#### [WORK ITEM]
Extract every line below that contains the word "RSTN".

RECORDS SUPPLIED Start Marker

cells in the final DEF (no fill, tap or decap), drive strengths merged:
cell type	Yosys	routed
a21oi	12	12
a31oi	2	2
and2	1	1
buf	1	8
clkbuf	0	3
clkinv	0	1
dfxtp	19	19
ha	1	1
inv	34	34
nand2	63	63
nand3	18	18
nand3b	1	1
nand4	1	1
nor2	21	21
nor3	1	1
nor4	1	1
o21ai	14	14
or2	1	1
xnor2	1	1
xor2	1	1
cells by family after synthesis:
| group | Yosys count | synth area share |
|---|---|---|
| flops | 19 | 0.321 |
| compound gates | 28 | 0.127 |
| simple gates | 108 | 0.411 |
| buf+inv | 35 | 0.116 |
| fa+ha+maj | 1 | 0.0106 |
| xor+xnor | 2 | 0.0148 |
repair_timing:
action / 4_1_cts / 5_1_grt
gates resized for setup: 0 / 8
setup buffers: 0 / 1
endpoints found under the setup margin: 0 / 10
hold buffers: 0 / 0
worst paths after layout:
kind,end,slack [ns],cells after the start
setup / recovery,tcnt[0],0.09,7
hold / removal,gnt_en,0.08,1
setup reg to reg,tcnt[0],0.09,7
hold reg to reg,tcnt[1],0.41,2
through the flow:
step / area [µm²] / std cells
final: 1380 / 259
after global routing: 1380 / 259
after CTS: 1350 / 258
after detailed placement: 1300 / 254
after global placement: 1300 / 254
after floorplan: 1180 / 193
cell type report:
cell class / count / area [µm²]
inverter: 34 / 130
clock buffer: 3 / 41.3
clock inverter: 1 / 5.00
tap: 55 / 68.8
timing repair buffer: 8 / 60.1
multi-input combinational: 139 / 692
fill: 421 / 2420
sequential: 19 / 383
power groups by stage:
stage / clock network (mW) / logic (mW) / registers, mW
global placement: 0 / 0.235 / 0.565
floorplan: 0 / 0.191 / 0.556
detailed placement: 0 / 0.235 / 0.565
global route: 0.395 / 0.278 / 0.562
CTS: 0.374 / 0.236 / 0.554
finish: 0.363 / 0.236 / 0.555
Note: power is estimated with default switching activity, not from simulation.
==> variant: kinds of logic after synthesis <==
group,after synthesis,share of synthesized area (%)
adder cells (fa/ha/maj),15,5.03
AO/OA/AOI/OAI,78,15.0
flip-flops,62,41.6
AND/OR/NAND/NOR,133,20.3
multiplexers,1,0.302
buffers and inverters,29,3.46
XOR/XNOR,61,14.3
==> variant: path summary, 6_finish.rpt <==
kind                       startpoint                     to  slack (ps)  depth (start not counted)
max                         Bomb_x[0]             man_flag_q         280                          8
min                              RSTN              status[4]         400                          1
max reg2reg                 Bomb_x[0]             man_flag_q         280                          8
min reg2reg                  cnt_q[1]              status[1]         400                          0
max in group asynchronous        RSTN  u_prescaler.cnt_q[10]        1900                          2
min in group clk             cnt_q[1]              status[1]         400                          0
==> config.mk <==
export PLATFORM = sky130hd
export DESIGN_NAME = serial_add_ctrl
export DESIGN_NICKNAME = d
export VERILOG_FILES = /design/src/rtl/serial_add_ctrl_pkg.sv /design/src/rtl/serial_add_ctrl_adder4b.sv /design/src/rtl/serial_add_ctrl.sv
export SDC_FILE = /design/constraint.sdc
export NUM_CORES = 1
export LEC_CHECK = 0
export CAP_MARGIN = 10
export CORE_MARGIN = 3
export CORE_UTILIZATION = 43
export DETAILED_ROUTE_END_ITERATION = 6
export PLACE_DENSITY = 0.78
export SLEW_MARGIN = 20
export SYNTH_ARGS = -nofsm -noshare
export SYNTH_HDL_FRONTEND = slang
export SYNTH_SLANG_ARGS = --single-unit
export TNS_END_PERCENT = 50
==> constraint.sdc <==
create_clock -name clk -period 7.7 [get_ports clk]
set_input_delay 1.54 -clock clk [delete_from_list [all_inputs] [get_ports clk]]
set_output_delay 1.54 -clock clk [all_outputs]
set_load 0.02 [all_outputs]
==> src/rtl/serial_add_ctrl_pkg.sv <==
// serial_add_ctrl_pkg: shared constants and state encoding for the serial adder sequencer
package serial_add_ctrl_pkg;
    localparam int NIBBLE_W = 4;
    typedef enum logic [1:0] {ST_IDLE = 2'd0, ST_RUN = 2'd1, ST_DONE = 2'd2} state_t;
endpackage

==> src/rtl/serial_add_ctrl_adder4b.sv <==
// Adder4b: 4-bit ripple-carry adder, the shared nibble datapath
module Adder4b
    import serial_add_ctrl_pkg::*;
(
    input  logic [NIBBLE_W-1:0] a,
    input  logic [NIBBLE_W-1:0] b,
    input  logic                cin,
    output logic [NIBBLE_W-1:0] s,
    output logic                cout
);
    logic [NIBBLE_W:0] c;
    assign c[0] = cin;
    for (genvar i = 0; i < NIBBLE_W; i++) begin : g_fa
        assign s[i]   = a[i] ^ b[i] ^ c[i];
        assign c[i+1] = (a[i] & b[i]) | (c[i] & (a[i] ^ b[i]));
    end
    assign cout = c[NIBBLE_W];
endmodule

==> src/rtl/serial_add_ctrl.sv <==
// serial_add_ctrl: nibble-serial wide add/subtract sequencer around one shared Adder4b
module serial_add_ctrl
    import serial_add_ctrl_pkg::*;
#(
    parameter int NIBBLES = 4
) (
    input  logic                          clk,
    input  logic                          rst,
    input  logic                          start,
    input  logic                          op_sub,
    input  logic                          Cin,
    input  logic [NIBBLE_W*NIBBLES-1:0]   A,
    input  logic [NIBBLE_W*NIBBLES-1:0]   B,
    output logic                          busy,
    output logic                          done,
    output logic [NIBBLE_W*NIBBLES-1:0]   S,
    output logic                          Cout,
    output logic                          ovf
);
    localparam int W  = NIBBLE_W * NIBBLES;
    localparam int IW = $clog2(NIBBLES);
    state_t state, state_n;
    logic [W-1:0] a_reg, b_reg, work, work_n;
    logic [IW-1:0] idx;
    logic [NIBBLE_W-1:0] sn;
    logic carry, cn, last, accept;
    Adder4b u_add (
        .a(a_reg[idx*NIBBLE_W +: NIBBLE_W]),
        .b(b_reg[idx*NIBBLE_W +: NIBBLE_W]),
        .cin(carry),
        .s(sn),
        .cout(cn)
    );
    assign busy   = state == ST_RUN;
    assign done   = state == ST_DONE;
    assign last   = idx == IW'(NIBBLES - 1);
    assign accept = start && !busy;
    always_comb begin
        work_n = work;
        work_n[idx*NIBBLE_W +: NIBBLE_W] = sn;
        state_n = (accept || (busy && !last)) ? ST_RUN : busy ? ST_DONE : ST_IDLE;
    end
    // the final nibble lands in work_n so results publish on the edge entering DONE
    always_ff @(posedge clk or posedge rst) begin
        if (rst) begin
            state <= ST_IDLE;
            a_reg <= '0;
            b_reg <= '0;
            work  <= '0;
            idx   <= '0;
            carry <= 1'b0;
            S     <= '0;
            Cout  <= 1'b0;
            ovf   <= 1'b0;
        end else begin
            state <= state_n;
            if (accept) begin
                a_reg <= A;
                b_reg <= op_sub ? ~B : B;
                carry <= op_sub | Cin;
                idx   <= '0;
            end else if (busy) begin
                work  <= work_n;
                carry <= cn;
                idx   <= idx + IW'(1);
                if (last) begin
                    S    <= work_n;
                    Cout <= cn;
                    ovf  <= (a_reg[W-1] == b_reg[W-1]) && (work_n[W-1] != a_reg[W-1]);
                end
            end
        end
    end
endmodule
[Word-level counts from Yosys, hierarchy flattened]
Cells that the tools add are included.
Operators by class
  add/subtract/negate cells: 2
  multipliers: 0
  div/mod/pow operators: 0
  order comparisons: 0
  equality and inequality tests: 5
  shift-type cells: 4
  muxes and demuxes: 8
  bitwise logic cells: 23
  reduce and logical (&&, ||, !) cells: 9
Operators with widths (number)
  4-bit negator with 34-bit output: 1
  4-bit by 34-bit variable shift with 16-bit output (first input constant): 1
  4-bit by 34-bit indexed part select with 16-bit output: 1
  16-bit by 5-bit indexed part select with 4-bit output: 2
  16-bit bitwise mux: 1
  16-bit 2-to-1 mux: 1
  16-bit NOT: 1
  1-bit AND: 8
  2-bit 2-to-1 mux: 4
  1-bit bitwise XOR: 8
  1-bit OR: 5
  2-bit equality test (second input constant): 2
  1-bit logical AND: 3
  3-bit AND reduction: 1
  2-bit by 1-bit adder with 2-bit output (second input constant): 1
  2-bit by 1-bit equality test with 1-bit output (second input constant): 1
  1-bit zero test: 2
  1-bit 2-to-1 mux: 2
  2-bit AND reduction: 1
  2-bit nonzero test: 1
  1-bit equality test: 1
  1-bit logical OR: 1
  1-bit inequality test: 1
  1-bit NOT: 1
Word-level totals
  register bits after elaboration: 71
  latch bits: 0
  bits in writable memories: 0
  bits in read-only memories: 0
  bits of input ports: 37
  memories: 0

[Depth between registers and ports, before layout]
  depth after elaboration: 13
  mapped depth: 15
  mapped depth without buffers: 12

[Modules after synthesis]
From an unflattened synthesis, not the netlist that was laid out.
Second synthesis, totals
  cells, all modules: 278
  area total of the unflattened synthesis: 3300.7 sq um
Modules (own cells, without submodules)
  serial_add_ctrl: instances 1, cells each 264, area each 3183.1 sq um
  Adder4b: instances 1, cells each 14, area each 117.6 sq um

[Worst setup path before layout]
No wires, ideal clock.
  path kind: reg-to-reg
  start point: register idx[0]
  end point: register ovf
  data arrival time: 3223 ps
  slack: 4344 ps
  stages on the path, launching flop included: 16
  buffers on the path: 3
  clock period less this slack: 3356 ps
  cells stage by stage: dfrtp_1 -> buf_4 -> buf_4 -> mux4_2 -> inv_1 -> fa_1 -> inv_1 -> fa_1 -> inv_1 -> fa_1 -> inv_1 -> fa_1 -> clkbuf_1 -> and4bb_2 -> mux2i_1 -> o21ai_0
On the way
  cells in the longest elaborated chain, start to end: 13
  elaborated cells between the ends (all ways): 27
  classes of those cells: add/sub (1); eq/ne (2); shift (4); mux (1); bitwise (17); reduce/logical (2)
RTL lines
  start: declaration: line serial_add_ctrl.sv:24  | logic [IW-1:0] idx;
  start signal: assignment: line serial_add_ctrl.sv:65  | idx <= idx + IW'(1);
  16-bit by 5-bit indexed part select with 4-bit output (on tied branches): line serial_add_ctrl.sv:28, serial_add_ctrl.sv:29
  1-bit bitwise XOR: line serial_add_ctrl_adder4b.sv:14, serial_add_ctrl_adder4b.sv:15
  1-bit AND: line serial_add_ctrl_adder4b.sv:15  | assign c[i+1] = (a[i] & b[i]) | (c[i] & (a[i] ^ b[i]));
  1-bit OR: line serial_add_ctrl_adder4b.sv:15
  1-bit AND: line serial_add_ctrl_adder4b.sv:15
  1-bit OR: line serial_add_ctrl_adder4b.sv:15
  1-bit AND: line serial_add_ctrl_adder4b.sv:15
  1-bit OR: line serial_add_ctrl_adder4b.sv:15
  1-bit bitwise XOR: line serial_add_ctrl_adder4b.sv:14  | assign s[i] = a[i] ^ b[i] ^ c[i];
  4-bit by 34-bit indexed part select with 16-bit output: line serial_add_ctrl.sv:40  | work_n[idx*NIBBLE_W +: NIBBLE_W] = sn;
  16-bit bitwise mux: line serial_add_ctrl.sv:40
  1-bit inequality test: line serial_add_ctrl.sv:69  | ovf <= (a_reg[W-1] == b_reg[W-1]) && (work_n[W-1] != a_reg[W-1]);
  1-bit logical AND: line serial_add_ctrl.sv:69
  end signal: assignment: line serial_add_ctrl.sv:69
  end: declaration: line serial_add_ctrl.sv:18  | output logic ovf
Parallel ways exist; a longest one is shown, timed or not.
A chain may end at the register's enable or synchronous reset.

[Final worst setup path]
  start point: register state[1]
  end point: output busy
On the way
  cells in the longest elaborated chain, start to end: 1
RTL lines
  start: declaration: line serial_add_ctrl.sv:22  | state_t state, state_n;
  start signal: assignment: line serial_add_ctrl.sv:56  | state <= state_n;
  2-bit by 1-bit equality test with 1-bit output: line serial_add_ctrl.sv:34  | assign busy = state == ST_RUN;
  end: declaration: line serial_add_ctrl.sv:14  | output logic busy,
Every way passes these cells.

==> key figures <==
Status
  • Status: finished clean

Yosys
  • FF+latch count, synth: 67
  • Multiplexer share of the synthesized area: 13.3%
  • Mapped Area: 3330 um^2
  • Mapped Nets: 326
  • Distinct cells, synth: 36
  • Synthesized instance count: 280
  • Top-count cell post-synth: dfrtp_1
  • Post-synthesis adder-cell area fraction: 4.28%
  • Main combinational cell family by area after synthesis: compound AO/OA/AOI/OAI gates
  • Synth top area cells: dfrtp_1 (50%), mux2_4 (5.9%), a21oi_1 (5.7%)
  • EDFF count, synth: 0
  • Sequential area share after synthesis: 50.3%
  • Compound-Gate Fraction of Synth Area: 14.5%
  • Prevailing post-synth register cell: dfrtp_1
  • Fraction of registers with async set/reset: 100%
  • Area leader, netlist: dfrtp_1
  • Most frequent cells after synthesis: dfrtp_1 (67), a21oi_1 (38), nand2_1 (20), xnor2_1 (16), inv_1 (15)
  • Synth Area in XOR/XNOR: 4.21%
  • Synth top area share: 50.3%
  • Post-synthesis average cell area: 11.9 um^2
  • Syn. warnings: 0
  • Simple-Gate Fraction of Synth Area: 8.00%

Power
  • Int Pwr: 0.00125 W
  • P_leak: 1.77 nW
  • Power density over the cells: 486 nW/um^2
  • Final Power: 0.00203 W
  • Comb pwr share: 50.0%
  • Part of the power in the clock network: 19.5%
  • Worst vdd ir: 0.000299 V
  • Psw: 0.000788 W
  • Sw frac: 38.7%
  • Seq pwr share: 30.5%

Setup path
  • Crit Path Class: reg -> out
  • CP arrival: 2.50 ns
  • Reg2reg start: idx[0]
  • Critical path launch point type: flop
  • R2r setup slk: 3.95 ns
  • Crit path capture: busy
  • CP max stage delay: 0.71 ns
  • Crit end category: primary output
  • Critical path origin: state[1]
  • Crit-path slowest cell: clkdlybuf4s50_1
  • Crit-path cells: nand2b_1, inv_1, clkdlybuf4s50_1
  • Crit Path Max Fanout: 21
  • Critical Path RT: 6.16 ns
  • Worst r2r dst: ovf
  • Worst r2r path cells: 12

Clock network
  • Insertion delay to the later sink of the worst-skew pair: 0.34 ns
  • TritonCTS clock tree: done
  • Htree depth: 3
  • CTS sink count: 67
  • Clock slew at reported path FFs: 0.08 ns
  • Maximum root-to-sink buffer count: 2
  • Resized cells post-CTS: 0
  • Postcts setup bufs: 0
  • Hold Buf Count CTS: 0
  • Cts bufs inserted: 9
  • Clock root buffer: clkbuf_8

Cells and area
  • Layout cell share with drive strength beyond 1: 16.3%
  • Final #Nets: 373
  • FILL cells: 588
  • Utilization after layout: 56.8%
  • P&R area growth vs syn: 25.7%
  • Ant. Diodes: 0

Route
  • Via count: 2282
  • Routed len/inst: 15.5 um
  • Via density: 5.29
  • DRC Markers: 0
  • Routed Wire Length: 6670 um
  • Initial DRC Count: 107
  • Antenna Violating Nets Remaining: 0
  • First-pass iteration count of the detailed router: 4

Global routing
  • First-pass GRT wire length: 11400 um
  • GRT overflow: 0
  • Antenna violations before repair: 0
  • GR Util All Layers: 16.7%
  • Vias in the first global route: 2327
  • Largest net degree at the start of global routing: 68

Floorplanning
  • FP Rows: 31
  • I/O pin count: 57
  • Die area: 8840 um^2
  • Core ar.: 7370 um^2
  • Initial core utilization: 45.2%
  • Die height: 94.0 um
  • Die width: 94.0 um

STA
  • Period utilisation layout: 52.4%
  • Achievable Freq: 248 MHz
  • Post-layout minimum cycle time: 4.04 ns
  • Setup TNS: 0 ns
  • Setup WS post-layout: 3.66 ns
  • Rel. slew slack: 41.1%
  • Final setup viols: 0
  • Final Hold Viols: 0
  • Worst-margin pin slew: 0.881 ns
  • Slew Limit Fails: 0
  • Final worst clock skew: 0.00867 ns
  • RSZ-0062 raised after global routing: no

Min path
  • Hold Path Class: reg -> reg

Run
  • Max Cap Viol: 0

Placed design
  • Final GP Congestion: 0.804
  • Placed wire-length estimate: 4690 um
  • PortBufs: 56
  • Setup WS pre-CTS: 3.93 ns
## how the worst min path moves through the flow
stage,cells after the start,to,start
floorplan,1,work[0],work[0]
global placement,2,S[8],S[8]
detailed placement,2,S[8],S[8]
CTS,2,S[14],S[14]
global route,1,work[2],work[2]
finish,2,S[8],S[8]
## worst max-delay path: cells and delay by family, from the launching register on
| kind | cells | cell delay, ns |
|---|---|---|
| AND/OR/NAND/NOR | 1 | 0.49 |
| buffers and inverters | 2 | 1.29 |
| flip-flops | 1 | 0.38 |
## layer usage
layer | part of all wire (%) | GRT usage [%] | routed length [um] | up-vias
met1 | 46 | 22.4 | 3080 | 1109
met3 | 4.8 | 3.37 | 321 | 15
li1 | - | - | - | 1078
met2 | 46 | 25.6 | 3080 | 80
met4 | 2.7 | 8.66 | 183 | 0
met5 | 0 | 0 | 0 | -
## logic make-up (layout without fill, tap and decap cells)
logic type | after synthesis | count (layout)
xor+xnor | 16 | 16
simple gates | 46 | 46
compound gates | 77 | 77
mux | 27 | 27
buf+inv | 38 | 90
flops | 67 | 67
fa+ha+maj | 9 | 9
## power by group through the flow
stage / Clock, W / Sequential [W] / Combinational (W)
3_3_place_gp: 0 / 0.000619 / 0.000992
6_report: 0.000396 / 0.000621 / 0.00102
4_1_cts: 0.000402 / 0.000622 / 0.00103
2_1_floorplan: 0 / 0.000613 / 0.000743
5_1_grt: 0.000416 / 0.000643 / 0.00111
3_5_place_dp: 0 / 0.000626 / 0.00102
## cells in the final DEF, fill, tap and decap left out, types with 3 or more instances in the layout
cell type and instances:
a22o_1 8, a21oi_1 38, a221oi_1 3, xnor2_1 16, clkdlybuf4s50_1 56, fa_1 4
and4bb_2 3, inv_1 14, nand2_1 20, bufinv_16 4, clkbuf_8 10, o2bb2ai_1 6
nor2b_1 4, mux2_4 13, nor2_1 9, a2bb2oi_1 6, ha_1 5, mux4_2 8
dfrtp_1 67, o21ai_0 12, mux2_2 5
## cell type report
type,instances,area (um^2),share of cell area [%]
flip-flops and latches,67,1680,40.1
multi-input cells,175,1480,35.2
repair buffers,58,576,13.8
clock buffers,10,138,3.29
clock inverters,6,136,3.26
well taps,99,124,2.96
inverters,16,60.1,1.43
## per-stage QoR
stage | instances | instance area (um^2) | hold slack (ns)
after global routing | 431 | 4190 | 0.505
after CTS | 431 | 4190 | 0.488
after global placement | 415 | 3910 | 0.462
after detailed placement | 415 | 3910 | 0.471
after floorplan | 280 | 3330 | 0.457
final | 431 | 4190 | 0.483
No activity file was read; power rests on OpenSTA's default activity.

RECORDS SUPPLIED End Marker
RECORDS SUPPLIED Start Marker

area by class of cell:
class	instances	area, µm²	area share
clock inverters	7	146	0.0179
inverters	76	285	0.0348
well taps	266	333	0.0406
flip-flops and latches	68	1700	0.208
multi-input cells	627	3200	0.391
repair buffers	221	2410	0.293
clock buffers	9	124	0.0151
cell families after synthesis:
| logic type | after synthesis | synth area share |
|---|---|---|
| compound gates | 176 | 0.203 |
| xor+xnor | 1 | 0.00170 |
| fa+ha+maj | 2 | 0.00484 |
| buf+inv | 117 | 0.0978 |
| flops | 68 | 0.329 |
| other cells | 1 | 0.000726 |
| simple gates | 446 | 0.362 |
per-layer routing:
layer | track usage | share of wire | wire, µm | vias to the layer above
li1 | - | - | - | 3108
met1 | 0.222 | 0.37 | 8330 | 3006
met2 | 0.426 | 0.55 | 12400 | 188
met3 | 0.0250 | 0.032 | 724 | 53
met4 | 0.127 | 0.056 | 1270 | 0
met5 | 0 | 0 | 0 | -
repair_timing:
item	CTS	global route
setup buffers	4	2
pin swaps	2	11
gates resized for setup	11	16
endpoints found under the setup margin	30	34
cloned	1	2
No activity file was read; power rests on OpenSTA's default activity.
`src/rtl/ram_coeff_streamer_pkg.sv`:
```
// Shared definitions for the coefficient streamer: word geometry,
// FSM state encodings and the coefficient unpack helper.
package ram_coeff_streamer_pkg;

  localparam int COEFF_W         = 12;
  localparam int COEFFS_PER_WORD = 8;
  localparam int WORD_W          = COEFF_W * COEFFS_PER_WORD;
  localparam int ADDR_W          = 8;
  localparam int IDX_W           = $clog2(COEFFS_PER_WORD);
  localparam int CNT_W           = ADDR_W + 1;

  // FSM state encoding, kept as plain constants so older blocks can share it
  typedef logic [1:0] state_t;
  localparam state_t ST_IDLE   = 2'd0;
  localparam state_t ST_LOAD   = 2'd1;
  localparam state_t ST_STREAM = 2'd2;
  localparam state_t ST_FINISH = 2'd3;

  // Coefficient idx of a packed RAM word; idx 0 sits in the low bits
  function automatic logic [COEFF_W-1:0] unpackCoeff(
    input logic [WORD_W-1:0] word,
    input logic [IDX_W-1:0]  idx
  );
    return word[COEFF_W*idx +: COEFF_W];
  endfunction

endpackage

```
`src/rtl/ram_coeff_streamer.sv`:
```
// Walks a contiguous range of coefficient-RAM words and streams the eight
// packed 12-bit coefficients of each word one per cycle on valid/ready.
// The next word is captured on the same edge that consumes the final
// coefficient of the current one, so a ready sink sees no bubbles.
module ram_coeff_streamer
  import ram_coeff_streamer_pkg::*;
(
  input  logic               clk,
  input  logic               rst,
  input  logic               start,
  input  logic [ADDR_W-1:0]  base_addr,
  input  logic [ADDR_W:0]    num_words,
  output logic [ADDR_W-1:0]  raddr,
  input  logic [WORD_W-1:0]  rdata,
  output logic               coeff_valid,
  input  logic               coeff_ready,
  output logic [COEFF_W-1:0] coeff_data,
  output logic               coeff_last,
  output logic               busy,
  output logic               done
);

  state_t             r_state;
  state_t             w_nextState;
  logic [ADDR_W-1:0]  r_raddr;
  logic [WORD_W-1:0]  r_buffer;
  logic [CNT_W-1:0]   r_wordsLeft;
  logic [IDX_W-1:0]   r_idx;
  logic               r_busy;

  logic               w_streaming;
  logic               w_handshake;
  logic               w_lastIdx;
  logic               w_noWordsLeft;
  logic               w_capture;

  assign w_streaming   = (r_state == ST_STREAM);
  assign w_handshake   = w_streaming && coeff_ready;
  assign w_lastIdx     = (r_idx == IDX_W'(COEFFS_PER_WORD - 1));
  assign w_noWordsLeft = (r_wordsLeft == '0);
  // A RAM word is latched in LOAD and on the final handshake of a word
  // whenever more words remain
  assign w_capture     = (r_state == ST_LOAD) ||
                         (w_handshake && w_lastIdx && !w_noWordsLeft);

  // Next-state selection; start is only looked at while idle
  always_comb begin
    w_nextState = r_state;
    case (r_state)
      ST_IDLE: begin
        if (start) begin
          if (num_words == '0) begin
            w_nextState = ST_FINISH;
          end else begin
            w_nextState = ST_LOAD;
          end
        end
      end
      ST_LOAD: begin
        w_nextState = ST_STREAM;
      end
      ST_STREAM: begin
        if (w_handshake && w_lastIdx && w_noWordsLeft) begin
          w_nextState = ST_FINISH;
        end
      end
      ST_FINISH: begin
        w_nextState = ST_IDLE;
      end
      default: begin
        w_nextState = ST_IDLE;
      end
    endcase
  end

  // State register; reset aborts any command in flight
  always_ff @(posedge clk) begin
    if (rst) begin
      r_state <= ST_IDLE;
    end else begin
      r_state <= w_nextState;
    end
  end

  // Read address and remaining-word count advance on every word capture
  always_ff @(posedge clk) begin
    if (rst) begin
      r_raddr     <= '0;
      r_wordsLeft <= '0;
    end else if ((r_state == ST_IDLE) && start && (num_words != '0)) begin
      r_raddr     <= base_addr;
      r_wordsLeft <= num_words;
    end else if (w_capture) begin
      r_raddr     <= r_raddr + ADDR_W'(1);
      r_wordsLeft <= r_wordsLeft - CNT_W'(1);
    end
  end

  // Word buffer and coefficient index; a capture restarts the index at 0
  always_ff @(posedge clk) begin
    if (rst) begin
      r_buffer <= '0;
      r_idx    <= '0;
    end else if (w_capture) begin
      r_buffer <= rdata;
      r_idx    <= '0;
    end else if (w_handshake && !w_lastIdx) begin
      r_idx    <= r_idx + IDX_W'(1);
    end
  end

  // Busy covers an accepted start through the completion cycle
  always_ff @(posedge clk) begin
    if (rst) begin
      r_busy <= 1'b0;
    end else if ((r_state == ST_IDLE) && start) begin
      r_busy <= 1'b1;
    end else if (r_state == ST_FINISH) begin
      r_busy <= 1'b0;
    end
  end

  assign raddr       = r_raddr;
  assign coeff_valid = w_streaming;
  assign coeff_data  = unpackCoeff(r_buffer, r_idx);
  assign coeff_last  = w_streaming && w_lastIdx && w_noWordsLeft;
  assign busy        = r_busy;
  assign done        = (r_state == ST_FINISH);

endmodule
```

RECORDS SUPPLIED End Marker

#### [EXERCISE RESPONSE]
min                              RSTN              status[4]         400                          1
max in group asynchronous        RSTN  u_prescaler.cnt_q[10]        1900                          2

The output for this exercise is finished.